Heading into the race on June 21st, I felt confident in my preparation and believed that if I executed well, it was unlikely that anyone would be able to match my effort. I had target splits written for a finishing time around 4:10, which I considered slightly aggressive but within my capacity. At the start, I went out relaxed and avoided the front. I train on this course daily and knew the opening section was covered in loose, marble-sized gravel where it is easy to waste energy. Once the surface transitioned to grippier dirt, I began moving up passing early leaders one by one. By the top of the initial climb, I was in third position with the leader in sight. After this climb, I settled behind second place, Ricky, briefly to recover and take a gel. Meanwhile, Phillip, the early leader, surged ahead. I remained patient conserving energy until the first downhill and flat stretch, where I moved past Ricky and began closing the gap. On the next gradual uphill, an extended drag I had targeted as a key section in my race plan, I passed Phillip just before the final ascent to Logan Peak. By the summit, I had opened a gap of several minutes. The remainder of the race was a sustained downhill effort. I treated it as a controlled time trial, running smoothly and naturally increasing my pace with each mile. From that point forward, the outcome depended primarily on avoiding mistakes like falling rather than defending against competition. Overall, the effort felt hard but never unsustainable.
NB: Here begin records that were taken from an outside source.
Source: an optimization exercise on an open RTL-to-GDS flow (aim: small area and few clock cycles per item). Production flows keep margins and buffers that such runs may drop. RTL that was checked went through simulation tests only; none was proved equivalent to the original. Power figures rest on the tool's default switching activity, not on a simulated workload.

Setup of job 8131:
## cell_hist_accum
module cell_hist_accum #(
  parameter int IMAGE_WIDTH        = 64,
  parameter int IMAGE_HEIGHT       = 480,
  parameter int CELL_ROW_PIXELS    = 8,
  parameter int CELL_COLUMN_PIXELS = 8,
  parameter int BIN_WIDTH          = 14,
  parameter int BINS               = 9,
  parameter int MAG_WIDTH          = 8,
  parameter int HISTOGRAM_WIDTH    = BIN_WIDTH*(BINS+1)
) (
  input  logic                       clk,
  input  logic                       rst,
  input  logic                       in_valid,
  output logic                       in_ready,
  input  logic [3:0]                 bin_index,
  input  logic [MAG_WIDTH-1:0]       magnitude,
  output logic                       out_valid,
  input  logic                       out_ready,
  output logic [HISTOGRAM_WIDTH-1:0] cell_histogram,
  output logic                       out_last
);
  logic [5:0]  ph;         
  logic [2:0]  cx, px;     
  logic [2:0]  yl;         
  logic [5:0]  yr;         
  logic [7:0]  pending;    
  logic [2:0]  cap_col;    
  logic accept, acc_last;
  logic first_row, last_row, frame_end;
  assign first_row = (yl == 3'd0);
  assign last_row  = (yl == 3'd7);
  assign frame_end = last_row && (yr == 6'd59) && (cx == 3'd7);
  assign in_ready = (ph[5:3] == cx) && ((px != 3'd7) || (ph[2:0] == 3'd7)) &&
                    !((px == 3'd0) && first_row && pending[cx]);
  assign accept   = in_valid && in_ready && !rst;
  assign acc_last = accept && (px == 3'd7);
  always_ff @(posedge clk) begin
    if (rst) begin
      ph <= 6'd57;
      cx <= '0; px <= '0; yl <= '0; yr <= '0;
    end else begin
      ph <= ph + 6'd1;
      if (accept) begin
        px <= px + 3'd1;
        if (px == 3'd7) begin
          cx <= cx + 3'd1;
          if (cx == 3'd7) begin
            yl <= yl + 3'd1;
            if (yl == 3'd7) yr <= (yr == 6'd59) ? 6'd0 : yr + 6'd1;
          end
        end
      end
    end
  end
  logic [13:0] ra [64];
  logic        pv;         
  logic [3:0]  pq;         
  logic [7:0]  pm;         
  always_ff @(posedge clk) begin
    pv <= accept && !bin_index[3];
    pq <= {1'b0, bin_index[2:0]} + {1'b0, ph[2:0]};
    pm <= magnitude;
  end
  logic [5:0] gph;
  ...
Size: roughly 2800 cells after synthesis, ~1200 flip-flops.
export LEC_CHECK = 0
export CAP_MARGIN = 20
export CORE_MARGIN = 2
export CORE_UTILIZATION = 40
export SLEW_MARGIN = 20
create_clock -name core_clock -period 6.0 [get_ports {clk}]
run.sh (not shown) runs the stock make flow with config.mk's settings and CLKGATE_MAP_FILE= SYNTH_SCRIPT=/design/flow/synth_recipe.tcl, a recipe that flattens the netlist after the stock synthesis.
Job 8131 finished every step from synthesis to the final layout, and the layout passed the timing, design-rule and antenna checks.
Input-level comparison between job 171 and job 8131:
# job 8131
export LEC_CHECK = 0
export CAP_MARGIN = 20
export CORE_MARGIN = 2
export CORE_UTILIZATION = 40
export SLEW_MARGIN = 20
create_clock -name core_clock -period 6.0 [get_ports {clk}]
# job 171
export LEC_CHECK = 0
export CAP_MARGIN = 20
export CORE_MARGIN = 2
export CORE_UTILIZATION = 65
export CTS_BUF_LIST = sky130_fd_sc_hd__clkbuf_8
export CTS_CLUSTER_DIAMETER = 60
export CTS_CLUSTER_SIZE = 20
export SLEW_MARGIN = 20
create_clock -name core_clock -period 6.0 [get_ports {clk}]
Results
Job 171: done, clean on timing, DRC and antenna. Going from job 8131 to job 171, layout overhead on the synthesized area shrinks by 8.5 points. Re instance area after placement: job 8131 and job 171 aren't equal, and the higher value belongs to job 8131. Sequential power share up 12 points in job 171 wrt job 8131. Delta (job 171 minus job 8131): share of the clock period used by the worst path after layout +1.0 points, first-pass GRT wire length stayed essentially flat, share of synthesized area occupied by flip-flops and latches flat. Job 171: clock power is about 50% lower than what job 8131 reported. Against job 8131, job 171 reports a global routing met1 resource utilization that is higher.
What job 6542 does differently from job 171 at the input level:
# job 171
export LEC_CHECK = 0
export CAP_MARGIN = 20
export CORE_MARGIN = 2
export CORE_UTILIZATION = 65
export CTS_BUF_LIST = sky130_fd_sc_hd__clkbuf_8
export CTS_CLUSTER_DIAMETER = 60
export CTS_CLUSTER_SIZE = 20
export SLEW_MARGIN = 20
create_clock -name core_clock -period 6.0 [get_ports {clk}]
# job 6542
export LEC_CHECK = 0
export CAP_MARGIN = 20
export CORE_MARGIN = 2
export CORE_UTILIZATION = 65
export CTS_BUF_LIST = sky130_fd_sc_hd__clkbuf_8
export SLEW_MARGIN = 20
create_clock -name core_clock -period 6.0 [get_ports {clk}]
Notes after the runs:
Relative to job 171, share of power burned in combinational logic has decreased by 1.2 points in job 6542. Final cell count in job 6542 vs job 171: up about 5%. Final routed wirelength across all metal layers was higher in job 6542 than in job 171.
#### Input delta (job 8816 over job 6542)
# job 6542
export LEC_CHECK = 0
export CAP_MARGIN = 20
export CORE_MARGIN = 2
export CORE_UTILIZATION = 65
export CTS_BUF_LIST = sky130_fd_sc_hd__clkbuf_8
export SLEW_MARGIN = 20
create_clock -name core_clock -period 6.0 [get_ports {clk}]
# job 8816
export LEC_CHECK = 0
export CAP_MARGIN = 20
export CORE_MARGIN = 2
export CORE_UTILIZATION = 65
export CTS_BUF_LIST = sky130_fd_sc_hd__clkbuf_8 sky130_fd_sc_hd__clkbuf_16
export CTS_CLUSTER_SIZE = 24
export SLEW_MARGIN = 20
create_clock -name core_clock -period 6.0 [get_ports {clk}]
## What came out
Relative contribution of combinational cells to total power (higher): job 6542
The share of the clock period used by the worst path after layout on job 8816 is in line with that on job 6542.
Job 8816 -> job 6542: clock-pin transition on the worst setup and hold timing paths flat
For job 6542, the first element of the critical path was cap_col[1], unlike job 8816, where it was out_ready.
No run of this note included a check of the RTL's function; only the layout flow was run.

* * *

Setup of run A:
cell_hist_accum, a different RTL version from the one above (not shown whole).
Size in the first run: ~1,300 flip-flops, about 160 I/O pins, ~0.033 mm^2 of cells after synthesis.
Settings: LEC_CHECK=0, CAP_MARGIN=20, CORE_MARGIN=2, CORE_UTILIZATION=70, SLEW_MARGIN=20, SYNTH_HIERARCHICAL=1; clock period 6.0 ns.
standard.sh (not shown) runs the stock make flow with config.mk's settings and CLKGATE_MAP_FILE= SYNTH_SCRIPT=/design/flow/synth_recipe.tcl, a recipe that flattens the netlist after the stock synthesis.
==> flow/flow/run.sh <==
#!/bin/bash
# The standard layout (standard.sh, unchanged synthesis, floorplan, power grid and
# routing), with two changes: the port buffers are the smallest buffer cell, and
# clock tree synthesis inserts no dummy loads.
set -euo pipefail
export BUFFER_PORTS_ARGS="-buffer_cell sky130_fd_sc_hd__buf_1"
export CTS_ARGS="-sink_clustering_enable -repair_clock_nets -dont_use_dummy_load -buf_list sky130_fd_sc_hd__clkbuf_4 -sink_clustering_size 12 -sink_clustering_max_diameter 32"
bash standard.sh > standard.log 2>&1
Testbench counts of run A, summed over its fixed seeds: cycles 491,712, pixels 491,520.
Changes in run B relative to run A:
Settings: changing CORE_UTILIZATION from 70 to 55; setting GPL_TIMING_DRIVEN to 0 for the first time.
--- a/flow/flow/run.sh
+++ b/flow/flow/run.sh
@@ -5,4 +5,4 @@
 set -euo pipefail
 export BUFFER_PORTS_ARGS="-buffer_cell sky130_fd_sc_hd__buf_1"
-export CTS_ARGS="-sink_clustering_enable -repair_clock_nets -dont_use_dummy_load -buf_list sky130_fd_sc_hd__clkbuf_4 -sink_clustering_size 12 -sink_clustering_max_diameter 32"
+export CTS_ARGS="-sink_clustering_enable -repair_clock_nets -dont_use_dummy_load -buf_list sky130_fd_sc_hd__clkbuf_4 -sink_clustering_size 10 -sink_clustering_max_diameter 35"
 bash standard.sh > standard.log 2>&1
--- outcome ---
Run B vs run A on clock share of power: run B is the higher one. | power | run B vs run A | 0.96% higher |. Row area growth from synthesis to layout: run B higher / run A lower. The global-route met1 utilization of run B falls short of that of run A by 6.2 points. Total wire length on run B is ahead of run A. The initial antenna violation count reported for run B is greater than that of run A by 1. When run B is set beside run A, its post-route standard cell area excluding fillers turns out to be about 1.5% larger. Sequential cell area in the final layout delta (run A -> run B): insignificant. Max die area across run A and run B: run B. Higher clock-buffer cell count was reported by run B, not run A.
Relative to run B, the following input files were edited for run C:
Settings: removing GPL_TIMING_DRIVEN (formerly 0); changing CORE_UTILIZATION from 55 to 70.
--- a/flow/flow/run.sh
+++ b/flow/flow/run.sh
@@ -5,4 +5,4 @@
 set -euo pipefail
 export BUFFER_PORTS_ARGS="-buffer_cell sky130_fd_sc_hd__buf_1"
-export CTS_ARGS="-sink_clustering_enable -repair_clock_nets -dont_use_dummy_load -buf_list sky130_fd_sc_hd__clkbuf_4 -sink_clustering_size 10 -sink_clustering_max_diameter 35"
+export CTS_ARGS="-sink_clustering_enable -repair_clock_nets -dont_use_dummy_load -buf_list sky130_fd_sc_hd__clkbuf_4 -root_buf sky130_fd_sc_hd__clkbuf_16 -tree_buf sky130_fd_sc_hd__clkbuf_16 -sink_clustering_size 12 -sink_clustering_max_diameter 40"
 bash standard.sh > standard.log 2>&1
Results
Relative to run B, post-synthesis to final-layout area growth decreased by 1.1 points in run C. Of run C and run B, run B shows the higher worst clock skew, with run C below it. Compared with run B, run C shows a count of buffers not belonging to the clock network in the layout that is about 14% lower.

separate check: timing with driven ports:
No port has a modelled driver above. Below, the same layouts with a new extraction and two added sets of constraints.
Step 1 assumes that a clkbuf_16 drives the clock port and a buf_2 every other input.
Step 2 times the ports against the registers' clock, not the clock port: input delays grow and output delays shrink by t, the midpoint of the rising clock arrivals with the driver on.
a / b / c = ideal ports / drivers / drivers and shift; a / b = the first two.
run	t (ns)	setup slack, ns	hold WS [ns]
job 8131	0.722	1.587 / 1.587 / 0.891	0.293 / 0.293 / 0.293
job 171	0.738	1.527 / 1.527 / 0.844	0.318 / 0.318 / 0.318
job 6542	0.852	1.522 / 1.522 / 0.801	0.310 / 0.310 / 0.310
job 8816	0.720	1.515 / 1.549 / 0.834	0.298 / 0.298 / 0.298
run A	1.010	0.268 / 0.268 / 0.268	0.270 / 0.270 / 0.270
run B	0.973	0.146 / 0.146 / 0.143	0.273 / 0.273 / 0.273
run C	0.701	0.243 / 0.243 / 0.243	0.281 / 0.281 / 0.281
After both steps every run listed still meets setup and hold. The setup slack of job 6542, which loses most, moves by 0.000 ns with the drivers and by -0.721 ns with both steps.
I maintained strong energy levels throughout, which I attribute to the emphasis on threshold running and aerobic development in training. Importantly, this performance came off ~50 miles per week, a reminder that higher mileage is not inherently better. While overtraining has recognizable symptoms, under-training is harder to identify because there is no distinct threshold. Therefore, I think too many people push the edge of overtraining because you can feel it, and if feels like you are doing a lot. My takeaway from this block however is simple: if your performance improves, the training load is sufficient.
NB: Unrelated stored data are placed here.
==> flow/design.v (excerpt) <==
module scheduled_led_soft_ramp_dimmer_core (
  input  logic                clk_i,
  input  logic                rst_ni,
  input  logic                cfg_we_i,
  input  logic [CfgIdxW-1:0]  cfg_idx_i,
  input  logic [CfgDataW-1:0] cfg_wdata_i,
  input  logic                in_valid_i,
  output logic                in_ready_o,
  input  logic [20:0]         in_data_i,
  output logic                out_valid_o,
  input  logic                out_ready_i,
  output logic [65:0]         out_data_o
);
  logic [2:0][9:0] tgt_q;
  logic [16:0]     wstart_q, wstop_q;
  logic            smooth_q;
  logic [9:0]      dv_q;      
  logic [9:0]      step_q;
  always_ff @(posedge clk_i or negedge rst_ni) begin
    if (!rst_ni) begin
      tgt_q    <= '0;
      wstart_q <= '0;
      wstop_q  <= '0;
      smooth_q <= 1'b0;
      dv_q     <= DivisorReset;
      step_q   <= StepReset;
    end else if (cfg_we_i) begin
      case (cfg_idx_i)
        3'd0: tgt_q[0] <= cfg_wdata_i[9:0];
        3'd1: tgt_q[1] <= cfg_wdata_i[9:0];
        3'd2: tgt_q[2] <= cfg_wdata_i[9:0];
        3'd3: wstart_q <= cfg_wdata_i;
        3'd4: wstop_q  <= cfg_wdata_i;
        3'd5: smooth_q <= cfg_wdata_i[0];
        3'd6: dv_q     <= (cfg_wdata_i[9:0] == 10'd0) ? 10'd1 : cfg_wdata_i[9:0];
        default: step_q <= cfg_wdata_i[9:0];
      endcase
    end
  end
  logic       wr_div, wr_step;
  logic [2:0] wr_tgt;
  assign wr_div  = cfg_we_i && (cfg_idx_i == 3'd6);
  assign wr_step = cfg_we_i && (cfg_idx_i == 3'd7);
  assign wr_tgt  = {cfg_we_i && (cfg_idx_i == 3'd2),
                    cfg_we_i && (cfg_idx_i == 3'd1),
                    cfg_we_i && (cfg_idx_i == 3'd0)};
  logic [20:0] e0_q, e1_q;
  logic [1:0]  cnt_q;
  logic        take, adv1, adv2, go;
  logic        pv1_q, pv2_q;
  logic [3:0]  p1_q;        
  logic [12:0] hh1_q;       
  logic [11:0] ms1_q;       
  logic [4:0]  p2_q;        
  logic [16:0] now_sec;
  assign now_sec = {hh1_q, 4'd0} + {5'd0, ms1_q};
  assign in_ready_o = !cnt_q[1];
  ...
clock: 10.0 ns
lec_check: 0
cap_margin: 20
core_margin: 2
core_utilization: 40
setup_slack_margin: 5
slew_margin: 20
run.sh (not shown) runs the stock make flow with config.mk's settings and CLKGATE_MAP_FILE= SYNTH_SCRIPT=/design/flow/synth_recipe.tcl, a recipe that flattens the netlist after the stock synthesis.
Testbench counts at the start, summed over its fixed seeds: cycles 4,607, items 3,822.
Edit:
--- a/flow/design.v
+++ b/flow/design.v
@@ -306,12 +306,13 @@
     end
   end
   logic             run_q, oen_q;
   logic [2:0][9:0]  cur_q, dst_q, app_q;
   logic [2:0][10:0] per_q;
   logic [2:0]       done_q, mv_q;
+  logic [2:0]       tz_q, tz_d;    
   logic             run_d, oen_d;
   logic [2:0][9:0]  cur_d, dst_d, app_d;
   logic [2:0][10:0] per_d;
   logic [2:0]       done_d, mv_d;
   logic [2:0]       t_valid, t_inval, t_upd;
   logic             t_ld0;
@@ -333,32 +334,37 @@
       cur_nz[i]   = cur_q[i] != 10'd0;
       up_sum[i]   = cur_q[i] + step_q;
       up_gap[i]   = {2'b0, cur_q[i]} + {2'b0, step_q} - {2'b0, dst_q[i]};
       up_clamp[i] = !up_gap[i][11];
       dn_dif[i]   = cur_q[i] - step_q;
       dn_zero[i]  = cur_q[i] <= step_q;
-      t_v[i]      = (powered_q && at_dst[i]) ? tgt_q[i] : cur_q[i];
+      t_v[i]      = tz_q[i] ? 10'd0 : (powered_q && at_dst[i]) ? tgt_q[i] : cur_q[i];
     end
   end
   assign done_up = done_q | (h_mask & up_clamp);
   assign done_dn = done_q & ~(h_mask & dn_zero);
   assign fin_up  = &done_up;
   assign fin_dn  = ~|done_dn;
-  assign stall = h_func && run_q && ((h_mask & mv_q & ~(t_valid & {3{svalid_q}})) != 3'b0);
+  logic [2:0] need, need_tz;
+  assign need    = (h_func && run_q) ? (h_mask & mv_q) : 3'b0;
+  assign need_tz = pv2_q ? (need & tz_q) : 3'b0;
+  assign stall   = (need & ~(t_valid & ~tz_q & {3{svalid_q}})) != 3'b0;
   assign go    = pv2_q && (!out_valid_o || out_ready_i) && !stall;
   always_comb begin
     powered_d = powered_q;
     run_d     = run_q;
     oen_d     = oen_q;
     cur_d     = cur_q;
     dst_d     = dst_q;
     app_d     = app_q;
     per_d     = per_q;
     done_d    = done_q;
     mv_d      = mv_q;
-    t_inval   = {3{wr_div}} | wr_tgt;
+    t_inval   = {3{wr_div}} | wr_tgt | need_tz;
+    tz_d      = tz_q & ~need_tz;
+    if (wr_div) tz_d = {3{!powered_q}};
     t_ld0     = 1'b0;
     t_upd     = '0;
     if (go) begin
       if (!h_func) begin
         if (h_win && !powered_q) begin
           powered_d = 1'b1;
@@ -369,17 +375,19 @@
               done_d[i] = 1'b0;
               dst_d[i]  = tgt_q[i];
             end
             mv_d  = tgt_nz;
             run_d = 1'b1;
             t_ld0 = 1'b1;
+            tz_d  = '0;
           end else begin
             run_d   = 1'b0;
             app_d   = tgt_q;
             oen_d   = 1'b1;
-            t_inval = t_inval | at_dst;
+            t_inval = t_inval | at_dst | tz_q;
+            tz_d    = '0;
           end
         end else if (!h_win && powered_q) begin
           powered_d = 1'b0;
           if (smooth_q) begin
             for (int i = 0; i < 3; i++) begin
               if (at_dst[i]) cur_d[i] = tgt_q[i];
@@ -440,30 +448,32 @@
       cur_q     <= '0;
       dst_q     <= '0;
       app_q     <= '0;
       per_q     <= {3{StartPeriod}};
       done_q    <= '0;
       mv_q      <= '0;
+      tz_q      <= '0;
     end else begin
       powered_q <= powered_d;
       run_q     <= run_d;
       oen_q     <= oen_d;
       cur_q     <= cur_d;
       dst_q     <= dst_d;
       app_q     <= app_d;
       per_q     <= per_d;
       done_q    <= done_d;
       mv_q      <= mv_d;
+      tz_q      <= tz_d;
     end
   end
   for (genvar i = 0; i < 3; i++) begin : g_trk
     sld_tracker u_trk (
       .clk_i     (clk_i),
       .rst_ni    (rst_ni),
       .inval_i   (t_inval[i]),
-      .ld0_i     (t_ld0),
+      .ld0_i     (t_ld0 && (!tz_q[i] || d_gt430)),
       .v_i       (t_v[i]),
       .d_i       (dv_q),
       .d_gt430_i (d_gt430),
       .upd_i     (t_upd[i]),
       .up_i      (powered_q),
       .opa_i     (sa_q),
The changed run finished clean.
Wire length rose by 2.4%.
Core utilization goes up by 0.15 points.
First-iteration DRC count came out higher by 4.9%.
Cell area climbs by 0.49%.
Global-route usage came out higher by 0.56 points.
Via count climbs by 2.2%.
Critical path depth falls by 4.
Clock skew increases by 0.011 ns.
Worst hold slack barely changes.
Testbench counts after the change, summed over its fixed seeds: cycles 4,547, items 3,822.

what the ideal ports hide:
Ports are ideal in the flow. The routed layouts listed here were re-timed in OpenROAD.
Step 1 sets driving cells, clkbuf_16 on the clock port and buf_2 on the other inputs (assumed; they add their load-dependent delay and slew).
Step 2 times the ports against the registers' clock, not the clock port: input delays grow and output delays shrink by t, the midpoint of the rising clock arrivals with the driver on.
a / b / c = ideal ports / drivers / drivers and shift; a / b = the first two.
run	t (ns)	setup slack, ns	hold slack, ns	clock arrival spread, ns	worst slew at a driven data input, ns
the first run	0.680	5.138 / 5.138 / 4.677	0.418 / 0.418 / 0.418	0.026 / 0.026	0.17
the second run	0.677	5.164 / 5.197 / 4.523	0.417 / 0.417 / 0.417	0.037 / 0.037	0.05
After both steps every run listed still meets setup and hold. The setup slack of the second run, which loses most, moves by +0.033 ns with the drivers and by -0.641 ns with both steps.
My A-race this season is The Bear 100 in September, and the current training block is essentially an adaptation of the earlier marathon cycle. Whereas the marathon block emphasized shorter, higher-intensity threshold work on the track to build speed and efficiency, the 100-mile block extends these principles to longer, lower-intensity efforts on trail. I am performing all of my threshold sessions uphill on trail and have a few targeted overload workouts to tax my downhill running as well (recall the hill/flat workout from my durability article). Repetitions have gradually lengthened toward 30 minutes at a slightly lower intensity, targeting aerobic threshold specific to sustained climbs. Easy runs remain easy but have gotten longer and incorporate significant elevation gain to maintain eccentric muscle adaptations. This progression mirrors the shift in race demands, from track-based speed for a shorter trail marathon to durability and aerobic threshold for a 100-mile mountain race.